前記組織又は細胞培養上清、尿サンプルの場合は、サンプルを3000gで10~15分遠心分離してサンプルから細胞破片、沈殿物などの不純物を除去し、次に、上清を限外濾過遠心管で10~1000倍濃縮し、濃縮後の上清を得、使用に備えた。一層の明瞭な説明のために、本実施例では10分の遠心分離とした。
本実施例では、主に、グリコシル化エクソソーム分離サンプルを一層説明し、本願発明で利用可能な被分離サンプルは、主に、血清、血漿、唾液、組織又は細胞培養上清、尿、脳脊髄液、リンパ液の任意の1つである。通常の1.5~2mLの上部の遠心分離管の場合は、1mL/管でレクチン-高分子担体カップリング複合体保存液が分注されてもよく(0.1~0.6mL/管で、例えば、0.5mLのレクチン-高分子担体カップリング複合体が含まれる)、600μLのレクチン-高分子担体カップリング複合体に対しては、前記血清、血漿、唾液、脳脊髄液、リンパ液、組織又は細胞培養上清、尿の前処理済みのサンプルの体積は50~600μLであり、好ましくは100~300μLで、より好ましくは200~300μLであり、当該サンプルはそのままで加えてもよいし洗浄液で希釈してから加えてもよい。サンプルを前処理する過程で、血清、血漿、唾液、脳脊髄液、リンパ液サンプルは遠心分離するだけで、サンプルの遠心分離前とその後の体積は実質的に変わらないため、50~600μL、好ましくは100~300μL、より好ましくは200~300μLのサンプルを前処理するだけで所定の体積の前処理済みのサンプルを得られる。前記組織又は細胞培養上清、尿サンプルはサンプルを前処理する過程で、遠心分離ステップの他に、10~1000倍の濃縮が必要であり、十分な前処理済みのサンプルを得るためには、1~50mL、好ましくは10~50mL、より好ましくは30~50mLの前記組織又は細胞培養上清、尿サンプルに対し遠心と濃縮を含む前処理を行う必要があり、こうして50~600μL、好ましくは100~300μL、より好ましくは200~300μLの所定の体積の前処理済みのサンプルを得た。

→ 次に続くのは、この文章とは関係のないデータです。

This is an optimization exercise on Yosys and OpenROAD, whose aim is small area and a short achievable clock period, not a production implementation. Function was checked by simulation only, so behaviour that the tests miss may differ from the original. Power is estimated from default activity; no workload was simulated.

==> flow/design.v <==
`timescale 1ns / 1ps
module ctrl(
    input [31:0] instr,
	 output [1:0] NPC_Sel,
	 output NPCOp,
	 output [2:0] CmpOp,
    output [1:0] ExtOp,
	 output ALUASrc,
	 output ALUBSrc,
    output [3:0] ALUOp,
	 output [1:0] BEOp, 
	 output MemWrite,
	 output [1:0] RegDst,
	 output LoadExtOp, 
	 output [1:0] DataSrc,
    output RegWrite,
	 output [3:0] ic,
	 output [5:0] A1,
	 output [5:0] A2,
	 output [5:0] A3,
	 output RI_exp,
	 output iseret,
	 output iscp0,
	 output cp0_we
    );
	wire [31:26] OpCode; 
	wire [25:21] rs; 
	wire [20:16] rt; 
	wire [15:11] rd; 
	wire [10:6] Shamt; 
	wire [5:0] Funct;
	wire [15:0] imm;
	wire [25:0] instr_index;
	assign OpCode = instr[31:26];
	assign rs = instr[25:21];
	assign rt = instr[20:16];
	assign rd = instr[15:11];
	assign Shamt = instr[10:6];
	assign Funct = instr[5:0];
		assign nop = (instr == 32'h0000_0000) ? 1'b1 : 1'b0;
		assign sll = (OpCode == 6'b000000 && rs == 5'b0 && (rt != 5'b0 || rd != 5'b0 || Shamt != 5'b0) && Funct == 6'b000000) ? 1'b1 : 1'b0;
		assign srl = (OpCode == 6'b000000 && rs == 5'b0 && Funct == 6'b000010) ? 1'b1 : 1'b0;
		assign sra = (OpCode == 6'b000000 && rs == 5'b0 && Funct == 6'b000011) ? 1'b1 : 1'b0;
		assign sllv = (OpCode == 6'b000000 && Shamt == 5'b0 && Funct == 6'b000100) ? 1'b1 : 1'b0;
		assign srlv = (OpCode == 6'b000000 && Shamt == 5'b0 && Funct == 6'b000110) ? 1'b1 : 1'b0;
		assign srav = (OpCode == 6'b000000 && Shamt == 5'b0 && Funct == 6'b000111) ? 1'b1 : 1'b0;
		assign jr = (OpCode == 6'b000000 && rt == 5'b0 && rd == 5'b0 && Shamt == 5'b0 && Funct == 6'b001000) ? 1'b1 : 1'b0;
		assign jalr = (OpCode == 6'b000000 && rt == 5'b0 && Shamt == 5'b0 && Funct == 6'b001001) ? 1'b1 : 1'b0;
		assign add = (OpCode == 6'b000000 && Shamt == 5'b0 && Funct == 6'b100000) ? 1'b1 : 1'b0;
		assign addu = (OpCode == 6'b000000 && Shamt == 5'b0 && Funct == 6'b100001) ? 1'b1 : 1'b0;
		assign sub = (OpCode == 6'b000000 && Shamt == 5'b0 && Funct == 6'b100010) ? 1'b1 : 1'b0;
		assign subu = (OpCode == 6'b000000 && Shamt == 5'b0 && Funct == 6'b100011) ? 1'b1 : 1'b0;
		assign is_and = (OpCode == 6'b000000 && Shamt == 5'b0 && Funct == 6'b100100) ? 1'b1 : 1'b0;
		assign is_nor = (OpCode == 6'b000000 && Shamt == 5'b0 && Funct == 6'b100111) ? 1'b1 : 1'b0;
		assign is_or = (OpCode == 6'b000000 && Shamt == 5'b0 && Funct == 6'b100101) ? 1'b1 : 1'b0;
		assign is_xor = (OpCode == 6'b000000 && Shamt == 5'b0 && Funct == 6'b100110) ? 1'b1 : 1'b0;
		assign slt = (OpCode == 6'b000000 && Shamt == 5'b0 && Funct == 6'b101010) ? 1'b1 : 1'b0;
		assign sltu = (OpCode == 6'b000000 && Shamt == 5'b0 && Funct == 6'b101011) ? 1'b1 : 1'b0;
		assign bgez = (OpCode == 6'b000001 && rt == 5'b00001) ? 1'b1 : 1'b0;
		assign bltz = (OpCode == 6'b000001 && rt == 5'b00000) ? 1'b1 : 1'b0;
		assign beq = (OpCode == 6'b000100) ? 1'b1 : 1'b0;
		assign bne = (OpCode == 6'b000101) ? 1'b1 : 1'b0;
		assign blez = (OpCode == 6'b000110 && rt == 5'b00000) ? 1'b1 : 1'b0;
		assign bgtz = (OpCode == 6'b000111 && rt == 5'b00000) ? 1'b1 : 1'b0;
		assign addi = (OpCode == 6'b001000) ? 1'b1 : 1'b0;
		assign addiu = (OpCode == 6'b001001) ? 1'b1 : 1'b0;
		assign slti = (OpCode == 6'b001010) ? 1'b1 : 1'b0;
		assign sltiu = (OpCode == 6'b001011) ? 1'b1 : 1'b0;
		assign andi = (OpCode == 6'b001100) ? 1'b1 : 1'b0;
		assign ori = (OpCode == 6'b001101) ? 1'b1 : 1'b0;
		assign xori = (OpCode == 6'b001110) ? 1'b1 : 1'b0;
		assign lui = (OpCode == 6'b001111 && rs == 5'b0) ? 1'b1 : 1'b0;
		assign lb = (OpCode == 6'b100000) ? 1'b1 : 1'b0;
		assign lh = (OpCode == 6'b100001) ? 1'b1 : 1'b0;
		assign lw = (OpCode == 6'b100011) ? 1'b1 : 1'b0;
		assign lbu = (OpCode == 6'b100100) ? 1'b1 : 1'b0;
		assign lhu = (OpCode == 6'b100101) ? 1'b1 : 1'b0;
		assign sb = (OpCode == 6'b101000) ? 1'b1 : 1'b0;
		assign sh = (OpCode == 6'b101001) ? 1'b1 : 1'b0;
		assign sw = (OpCode == 6'b101011) ? 1'b1 : 1'b0;
		assign j = (OpCode == 6'b000010) ? 1'b1 : 1'b0;
		assign jal = (OpCode == 6'b000011) ? 1'b1 : 1'b0;
		assign mfc0 = (OpCode == 6'b010000 && rs == 5'b0 && Shamt == 5'b0 && Funct == 6'b0) ? 1'b1 : 1'b0;
		assign mtc0 = (OpCode == 6'b010000 && rs == 5'b00100 && Shamt == 5'b0 && Funct == 6'b0) ? 1'b1 : 1'b0;
		assign eret = (instr == 32'h4200_0018) ? 1'b1 : 1'b0;
	assign iseret = eret;
	assign cp0_we = mtc0;
	assign iscp0 = (mfc0 || mtc0) ? 1'b1 : 1'b0;
	assign RI_exp = (ic == 4'b1111) ? 1'b1 : 1'b0;
	assign ic = (add + addu + is_and + is_nor + is_or + sll + sllv + slt + sltu + sra + srav + srl + srlv + sub + subu + is_xor) ? 4'b0001 : 
	            (addi + addiu + andi + lui + ori + slti + sltiu + xori) ? 4'b0010 :
					(lb + lbu + lh + lhu + lw) ? 4'b0011 :
					(sb + sh + sw) ? 4'b0100 :
					(beq + bgez + bgtz + blez + bltz + bne) ? 4'b0101 :
					(j + eret) ? 4'b0110 :
					(jr) ? 4'b0111 :
					(jal) ? 4'b1000 :
					(jalr) ? 4'b1001 :
					(mfc0) ? 4'b1101 :
					(mtc0) ? 4'b1110 :
					(nop) ? 4'b0000 :
					4'b1111;
	assign A1 = (ic == 4'b0101 || (ic == 4'b0010 && ~lui) || (ic == 4'b0001 && ~sll && ~sra && ~srl) || jalr || jr || ic == 4'b0011 || ic == 4'b0100) ? {1'b0, rs} :
					(ic == 4'b1101) ? {1'b1, rd} :
					6'b0;
	assign A2 = (beq || bne || ic == 4'b0001 || ic == 4'b0100 || mtc0) ? {1'b0, rt} :
					6'b0;
	assign A3 = (ic == 4'b0001 || jalr) ? {1'b0, rd} :
					(ic == 4'b0010 || ic == 4'b0011 || mfc0) ? {1'b0, rt} :
					(jal) ? 6'b011111 :
					(mtc0) ? {1'b1, rd} :
					6'b0;
	assign NPC_Sel = (ic == 4'b0000 || ic == 4'b0010 || ic == 4'b0001 || ic == 4'b0011 || mfc0 || mtc0 || ic == 4'b0100) ? 2'b00 :
	                 (j + jal) ? 2'b01 :
						  (ic == 4'b0101) ? 2'b10 :
						  (jr + jalr) ? 2'b11 :
						  2'b00;
	assign NPCOp = (j + jal) ? 1'b1 :
	               (ic == 4'b0101) ? 1'b0 :
						1'b0;
	assign CmpOp = (beq) ? 3'b000 :
						(bgez) ? 3'b001 :
						(bgtz) ? 3'b010 :
						(blez) ? 3'b011 :
						(bltz) ? 3'b100 :
						(bne) ? 3'b101 :
						3'b000;
	assign ExtOp = (andi + xori + ori) ? 2'b00 :
	               (addi || addiu || slti || sltiu || ic == 4'b0011 || ic == 4'b0100) ? 2'b01 :
						(lui) ? 2'b10 :
						2'b11; 
	assign ALUASrc = (ic == 4'b0010 || (ic == 4'b0001 && ~sll && ~sra && ~srl) || ic == 4'b0011 || ic == 4'b0100) ? 1'b0 :
							(sll + sra + srl) ? 1'b1 :
							1'b0;
	assign ALUBSrc = (ic == 4'b0001) ? 1'b0 :
	                (ic == 4'b0010 || ic == 4'b0011 || ic == 4'b0100) ? 1'b1 :
						 1'b0;
	assign ALUOp = ((addi + addiu + add + addu) || ic == 4'b0011 || ic == 4'b0100) ? 4'b0001 :
	               (sub + subu) ? 4'b0010 :
						(andi + is_and) ? 4'b0011 : 
						(lui + ori + is_or) ? 4'b0100 :
						(is_nor) ? 4'b0101 :
						(xori + is_xor) ? 4'b0110 :
						(slti + slt) ? 4'b0111 :
						(sltiu + sltu) ? 4'b1000 :
						(sll + sllv) ? 4'b1001 :
						(sra + srav) ? 4'b1010 :
						(srl + srlv) ? 4'b1011 :
						4'b1111;
	assign BEOp = (lb + lbu + sb) ? 2'b00 :
						(lh + lhu + sh) ? 2'b01 :
						(lw + sw + mfc0) ? 2'b10 :
						2'b11; 
	assign MemWrite = (ic == 4'b0100) ? 1'b1 : 1'b0;
	assign RegDst = (ic == 4'b0001 || jalr) ? 2'b00 :
	                (ic == 4'b0010 || ic == 4'b0011 || mfc0) ? 2'b01 :
						 (jal) ? 2'b10 :
						 2'b11;
	assign LoadExtOp = (lb + lh) ? 1'b0 :
								(lbu + lhu) ? 1'b1 : 
								1'b0;
	assign DataSrc = (ic == 4'b0001 || ic == 4'b0010) ? 2'b00 :
	                 (ic == 4'b0011 || mfc0) ? 2'b01 :
						  (jalr + jal) ? 2'b10 :
						  2'b11;
	assign RegWrite = (ic == 4'b0010 || ic == 4'b0001 || ic == 4'b0011 || jal || jalr || mfc0) ? 1'b1 : 1'b0;
endmodule
`timescale 1ns / 1ps
module MUX_RF_A3(
    input [4:0] A3,
    input [4:0] A2,
    input [1:0] RegDst,
    output [4:0] RegDstOut
    );
	assign RegDstOut = (RegDst == 2'b00) ? A3 :
					(RegDst == 2'b01) ? A2 :
					(RegDst == 2'b10) ? 5'b11111 :
					5'b00000;
endmodule
module MUX_ALU_A(
    input [31:0] Rd1,
	 input [31:0] Shamt,
	 input ALUSrc,
	 output [31:0] ALUSrcOut
	 );
	assign ALUSrcOut = (ALUSrc == 1'b1) ? Shamt : Rd1;
endmodule
module MUX_ALU_B(
    input [31:0] Rd2,
	 input [31:0] Ext,
	 input ALUSrc,
	 output [31:0] ALUSrcOut
	 );
	assign ALUSrcOut = (ALUSrc == 1'b1) ? Ext : Rd2;
endmodule
module MUX_RF_WD(
    input [31:0] C,
	 input [31:0] Dout,
	 input [31:0] PC,
	 input [1:0] DataSrc,
	 output [31:0] DataSrcOut
	 );
	assign DataSrcOut = (DataSrc == 2'b00) ? C :
								(DataSrc == 2'b01) ? Dout : 
								(DataSrc == 2'b10) ? PC :
								32'h17230008;
endmodule
module MUX_PC(
	 input [31:0] add4,
	 input [31:0] NPC,
	 input [31:0] mf,
	 input [1:0] NPC_Sel,
	 input Branch,
	 output [31:0] MUX_PC_OUT
	 );
	assign MUX_PC_OUT = (NPC_Sel == 2'b00) ? add4 :
								(NPC_Sel == 2'b01) ? NPC :
								(NPC_Sel == 2'b10) ? ((Branch == 1'b1) ? NPC : add4) :
								(NPC_Sel == 2'b11) ? mf :
								32'h17230009;
endmodule
`timescale 1ns / 1ps
module mf(
    input [31:0] PC4E,
    input [31:0] AO,
    input [31:0] PC4M,
    input [31:0] Wd,
    input [31:0] Rd,
    input [2:0] Forward_Sel,
    output [31:0] MF_OUT
    );
	assign MF_OUT = (Forward_Sel == 3'b100) ? (PC4E+4) : 
	                (Forward_Sel == 3'b011) ? AO : 
						 (Forward_Sel == 3'b010) ? (PC4M+4) : 
						 (Forward_Sel == 3'b001) ? Wd : 
						 (Forward_Sel == 3'b000) ? Rd : 
						 32'h17230007; 
endmodule
`timescale 1ns / 1ps
module alu(
    input [31:0] A,
    input [31:0] B,
    input [3:0] ALUOp,
    output reg [31:0] C,
    output N,
    output Z,
    output reg V,
    output reg Carry
    );
	assign N = C[31];
	assign Z = ~(|C);
	reg CS;
	integer i;
	always @(*) begin
		case (ALUOp)
			4'b0000: begin
				C = 32'b0;
				CS = 0;
				V = 0;
				Carry = 0;
			end
			4'b0001: begin
				{CS, C[30:0]} = A[30:0] + B[30:0];
				{Carry, C[31]} = A[31] + B[31] + CS;
				V = CS ^ Carry;
			end
			4'b0010: begin
				{CS, C[30:0]} = A[30:0] - B[30:0];
				{Carry, C[31]} = A[31] - B[31] - CS;
				V = CS ^ Carry;
			end
			4'b0011: begin
				C = A & B;
				CS = 0;
				V = 0;
				Carry = 0;
			end
			4'b0100: begin
				C = A | B;
				CS = 0;
				V = 0;
				Carry = 0;
			end
			4'b0101: begin
				C = ~(A|B);
				CS = 0;
				V = 0;
				Carry = 0;
			end
			4'b0110: begin
				C = A ^ B;
				CS = 0;
				V = 0;
				Carry = 0;
			end
			4'b0111: begin
				C = ($signed(A)<$signed(B)) ? 32'b1 : 32'b0;
				CS = 0;
				V = 0;
				Carry = 0;
			end
			4'b1000: begin
				C = ($unsigned(A)<$unsigned(B)) ? 32'b1 : 32'b0;
				CS = 0;
				V = 0;
				Carry = 0;
			end
			4'b1001: begin
				C = B << A[4:0];
				CS = 0;
				V = 0;
				Carry = 0;
			end
			4'b1010: begin
				C = $signed(B) >>> A[4:0];
				CS = 0;
				V = 0;
				Carry = 0;
			end
			4'b1011: begin
				C = B >> A[4:0];
				CS = 0;
				V = 0;
				Carry = 0;
			end
			4'b1100: begin
				C = 32'h17230100;
				CS = 0;
				V = 0;
				Carry = 0;
			end
			4'b1101: begin
				C = 32'h17230101;
				CS = 0;
				V = 0;
				Carry = 0;
			end
			4'b1110: begin
				C = 32'h17230110;
				CS = 0;
				V = 0;
				Carry = 0;
			end
			4'b1111: begin
				C = 32'h17230010;
				CS = 0;
				V = 0;
				Carry = 0;
			end
		endcase
	end
endmodule
`timescale 1ns / 1ps
module be(
    input [1:0] Addr,
    input [1:0] BEOp,
    output reg [3:0] Be
    );
	always @(*) begin
		case (BEOp)
			2'b00: begin
				Be = (Addr[1:0] == 2'b00) ? 4'b0001 :
						(Addr[1:0] == 2'b01) ? 4'b0010 :
						(Addr[1:0] == 2'b10) ? 4'b0100 :
						(Addr[1:0] == 2'b11) ? 4'b1000 :
						4'b0000;
			end
			2'b01: begin
				Be = (Addr[1] == 1'b0) ? 4'b0011 : 
						(Addr[1] == 1'b1) ? 4'b1100 :
						4'b0000;
			end
			2'b10: begin
				Be = 4'b1111;
			end
			2'b11: begin
				Be = 4'b0000;
			end
		endcase
	end
endmodule
`timescale 1ns / 1ps
module cmp(
    input [31:0] Rd1,
    input [31:0] Rd2,
    input [2:0] CmpOp,
    output Branch
    );
	assign Branch = ((CmpOp == 3'b000 && Rd1 == Rd2) || 
							(CmpOp == 3'b001 && $signed(Rd1) >= 0) || 
							(CmpOp == 3'b010 && $signed(Rd1) > 0) ||
							(CmpOp == 3'b011 && $signed(Rd1) <= 0) || 
							(CmpOp == 3'b100 && $signed(Rd1) < 0) || 
							(CmpOp == 3'b101 && Rd1 != Rd2)) ? 1'b1 : 1'b0;
endmodule
`timescale 1ns / 1ps
module ext(
    input [1:0] ExtOp,
    input [15:0] Imm,
    output [31:0] Ext
    );
	assign Ext = (ExtOp == 2'b00) ? {16'b0, Imm} :
						(ExtOp == 2'b01) ? {{16{Imm[15]}}, Imm} :
						(ExtOp == 2'b10) ? {Imm, 16'b0} :
						32'h17230006;
endmodule
`timescale 1ns / 1ps
module npc(
    input [31:0] PC4,
    input [25:0] I26,
    input NPCOp,
    output [31:0] NPC
    );
	assign NPC = (NPCOp == 1'b1) ? {PC4[31:28], I26[25:0], 2'b00} :
						(NPCOp == 1'b0) ? PC4 + {{14{I26[15]}}, I26[15:0], 2'b00} :
						32'h17230003;
endmodule
`timescale 1ns / 1ps
module grf(
    input [4:0] A1,
    input [4:0] A2,
    input [4:0] A3,
    input [31:0] Wd,
    input We,
    input Clk,
    input Reset,
    output [31:0] Rd1,
    output [31:0] Rd2
    );
	reg [31:0] generalRegister[31:1];
	integer i;
	assign Rd1 = (A1 != 5'b0) ? generalRegister[A1] : 32'b0;
	assign Rd2 = (A2 != 5'b0) ? generalRegister[A2] : 32'b0;
	always @(posedge Clk) begin
		if (Reset) begin
			for(i=1; i<32; i=i+1) begin
				generalRegister[i] <= 0;
			end
		end else begin
			if (We == 1 && A3 != 0) begin
				generalRegister[A3] <= Wd;
			end
		end
	end
endmodule
`timescale 1ns / 1ps
module LoadExt(
    input [31:0] Dr,
    input [1:0] Addr,
    input [1:0] BEOp,
    input LoadExtOp,
    output reg [31:0] Ext
    );
	always @(*) begin
		case (BEOp) 
			2'b00: begin
				case (Addr)
					2'b00: Ext = (LoadExtOp == 1'b0) ? {{24{Dr[7]}}, Dr[7:0]} : {24'b0, Dr[7:0]};
					2'b01: Ext = (LoadExtOp == 1'b0) ? {{24{Dr[15]}}, Dr[15:8]} : {24'b0, Dr[15:8]};
					2'b10: Ext = (LoadExtOp == 1'b0) ? {{24{Dr[23]}}, Dr[23:16]} : {24'b0, Dr[23:16]};
					2'b11: Ext = (LoadExtOp == 1'b0) ? {{24{Dr[31]}}, Dr[31:24]} : {24'b0, Dr[31:24]};
				endcase
			end
			2'b01: begin
				case (Addr[1])
					1'b0: Ext = (LoadExtOp == 1'b0) ? {{16{Dr[15]}}, Dr[15:0]} : {16'b0, Dr[15:0]};
					1'b1: Ext = (LoadExtOp == 1'b0) ? {{16{Dr[31]}}, Dr[31:16]} : {16'b0, Dr[31:16]};
				endcase
			end
			2'b10: begin
				Ext = Dr;
			end
			2'b11: begin
				Ext = 32'b0;
			end
		endcase
	end
endmodule
`timescale 1ns / 1ps
module pc(
    input [31:0] NPC,
    input Clk,
    input Reset,
    input En,
    output reg [31:0] PC
    );
	always @(posedge Clk) begin
		if (Reset) begin
			PC <= 32'h0000_3000;
		end else begin
			if (En) begin
				PC <= NPC;
			end
		end
	end
endmodule
`timescale 1ns / 1ps
module expF(
    input [31:0] PC,
    output [6:2] ExcCodeF
    );
	assign addr_overflow = ~($unsigned(PC) >= 32'h0000_3000 && $unsigned(PC) < 32'h0000_5000);
	assign ExcCodeF = (PC[1:0] != 2'b00 || addr_overflow) ? 5'b00100 :
								5'b11111;
endmodule
`timescale 1ns / 1ps
module expD(
    input [6:2] ExcCodeF,
    input [31:0] IRD,
    output [6:2] ExcCodeE
    );
	wire RI_exp;
	assign ExcCodeE = (ExcCodeF != 5'b11111) ? ExcCodeF :
								(RI_exp) ? 5'b01010 :
								5'b11111;
	ctrl riD (
    .instr(IRD),
    .RI_exp(RI_exp)
    );
endmodule
`timescale 1ns / 1ps
module expE(
    input [6:2] ExcCodeE,
    input V,
    input [31:0] IRE,
    output [6:2] ExcCodeM
    );
	wire cal_ov;
	assign cal_ov = ((IRE[31:26] == 6'b000000 && IRE[10:6] == 5'b0 && IRE[5:0] == 6'b100000) ||
							(IRE[31:26] == 6'b000000 && IRE[10:6] == 5'b0 && IRE[5:0] == 6'b100010) || 
							(IRE[31:26] == 6'b001000)) ? 1'b1 : 1'b0;
	wire [3:0] ic;
	assign ExcCodeM = (ExcCodeE != 5'b11111) ? ExcCodeE :
								(V && ic == 4'b0011) ? 5'b00100 :
								(V && ic == 4'b0100) ? 5'b00101 :
								(V && cal_ov) ? 5'b01100 :
								5'b11111;
	ctrl atE (
    .instr(IRE), 
    .ic(ic)
    );
endmodule
`timescale 1ns / 1ps
module expM(
    input [6:2] ExcCodeM,
    input [31:0] AOM,
    input [31:0] IRM,
	 input [3:0] Be,
    output [6:2] ExcCode
    );
	wire [3:0] ic;
	assign addr_overflow = ~(($unsigned(AOM) >= 32'h0000_0000 && $unsigned(AOM) < 32'h0000_2000) || 
											($unsigned(AOM) >= 32'h0000_7f00 && $unsigned(AOM) < 32'h0000_7f0c && Be == 4'b1111) || 
											($unsigned(AOM) >= 32'h0000_7f10 && $unsigned(AOM) < 32'h0000_7f2c && Be == 4'b1111) ||
											($unsigned(AOM) >= 32'h0000_7f2c && $unsigned(AOM) < 32'h0000_7f34 && Be == 4'b1111) ||
											($unsigned(AOM) >= 32'h0000_7f34 && $unsigned(AOM) < 32'h0000_7f38 && Be == 4'b1111) ||
											($unsigned(AOM) >= 32'h0000_7f38 && $unsigned(AOM) < 32'h0000_7f40) ||
											($unsigned(AOM) >= 32'h0000_7f40 && $unsigned(AOM) < 32'h0000_7f44 && Be == 4'b1111));
	assign addr_overflow_load = addr_overflow && ic == 4'b0011;
	assign addr_overflow_store = (addr_overflow || AOM == 32'h00007f08) && ic == 4'b0100;
	assign ExcCode = (ExcCodeM != 5'b11111) ? ExcCodeM :
								(addr_overflow_load) ? 5'b00100 :
								(addr_overflow_store) ? 5'b00101 : 
								5'b11111;
	ctrl atM (
    .instr(IRM), 
    .ic(ic)
    );
endmodule
`timescale 1ns / 1ps
module cp0(
    input [4:0] Addr,
    input [31:0] Din,
    input [31:0] PC4M,
    input [31:0] IRW,
    input [6:2] ExcCodeM,
    input [15:10] HWInt,
    input We,
	 input EXLSet,
    input EXLClr,
    input Clk,
    input Reset,
    output IntReq,
    output [31:0] ePC,
	 output exl,
    output [31:0] Dout
    );
	reg [7:2] IM;
	reg EXL, IE;
	assign exl = EXL;
	reg BD;
	reg [7:2] IP;
	reg [6:2] ExcCode;
	reg [31:2] EPC;
	assign ePC = {EPC, 2'b00};
	assign Dout = ({1'b1, Addr} == 6'b101100) ? {16'b0, IM[7:2], 8'b0, EXL, IE} :
						({1'b1, Addr} == 6'b101101) ? {BD, 15'b0, IP[7:2], 3'b0, ExcCode[6:2], 2'b0} :
						({1'b1, Addr} == 6'b101110) ? {EPC, 2'b00} :
						({1'b1, Addr} == 6'b101111) ? 32'h1723_1173 :
						32'h17230005;
	wire [3:0] ic;
	assign IntReq = (|(HWInt & IM) && IE && ~EXL) ? 1'b1 : 1'b0;
	integer i;
	wire BD_next;
	assign BD_next = ((ic == 4'b0101) || (ic == 4'b0110 && IRW != 32'h4200_0018) || ic == 4'b0111 || ic == 4'b1000 || ic == 4'b1001) ? 1'b1 : 1'b0;
	always @(posedge Clk) begin
		if (Reset) begin
			IM <= 6'b0;
			EXL <= 1'b0;
			IE <= 1'b0;
			BD <= 1'b0;
			IP <= 6'b0;
			ExcCode <= 5'b11111;
			EPC <= 1'b0;
		end else begin
			if (~EXL)
				IP <= HWInt;
			if (EXLSet || IntReq) begin
				EXL <= 1'b1;
				BD <= BD_next;
				ExcCode <= ExcCodeM;
				EPC <= ((BD_next) ? PC4M - 8 : PC4M - 4) >> 2;
			end else if (EXLClr) begin
				EXL <= 1'b0;
			end else if (We) begin
				case ({1'b1, Addr})
					6'b101100: begin
						IM <= Din[15:10];
						{EXL, IE} <= {Din[1:0]};
					end
					6'b101110: EPC <= Din >> 2;
				endcase
			end
		end
	end
	ctrl atCP0 (
    .instr(IRW), 
    .ic(ic)
    );
endmodule
`timescale 1ns / 1ps
module exception(
    input Clk,
    input Reset,
	 input [31:0] IRM,
	 input [31:0] D2write,
	 input [31:0] PC4M,
	 input [31:0] IRW,
	 input [6:2] ExcCode,
	 input [7:2] HWInt,
	 output EXLSet, 
	 output [31:0] EPC,
	 output [31:0] Dread
    );
	wire EXL, iseret, cp0_we, IntReq;
	assign EXLSet = ((~EXL && ExcCode != 5'b11111) || IntReq) ? 1'b1 : 1'b0;
	wire [6:2] ExcCode_int;
	assign ExcCode_int = (IntReq) ? 5'b0 : ExcCode;
	cp0 CP0 (
    .Addr(IRM[15:11]), 
    .Din(D2write), 
    .PC4M(PC4M), 
    .IRW(IRW), 
    .ExcCodeM(ExcCode_int), 
    .HWInt(HWInt), 
    .We(cp0_we), 
    .EXLSet(EXLSet), 
    .EXLClr(iseret), 
    .Clk(Clk), 
    .Reset(Reset), 
    .IntReq(IntReq), 
    .ePC(EPC), 
	 .exl(EXL),
    .Dout(Dread)
    );
	ctrl controllerExp (
    .instr(IRM),
    .iseret(iseret), 
    .cp0_we(cp0_we)
    );
endmodule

本実施例は、主に、グリコシル化エクソソームの形態及び粒径サイズを観察するために、実施例4で分離したグリコシル化エクソソームを透過型電子顕微鏡で検出するもので、主なステップは次のとおりである。
実施例4で分離したグリコシル化エクソソームサンプルを約5μL吸引して、銅メッシュに滴下し、4~5分静置して、濾紙で銅メッシュの縁部から余分な液体を吸い取り、ネガティブ染色液(0.5%酢酸ウラニル水溶液、pH4.5)を滴加して、銅メッシュにおいて1分間反応させ、濾紙で乾燥させて、2回洗浄し、自然乾燥させた後、Tecnai Spirit(120kV TEM)透過型電子顕微鏡で観察した。透過型電子顕微鏡で実施例4の4つの異なるサンプルから分離したグリコシル化エクソソームを観察したところ、エクソソームの形態が完全で、破裂したものはなく、粒径はいずれも30~150nmで、詳しくは図2の4つの異なるタイプのサンプルから分離したグリコシル化エクソソームの電子顕微鏡下観察画像を参照する。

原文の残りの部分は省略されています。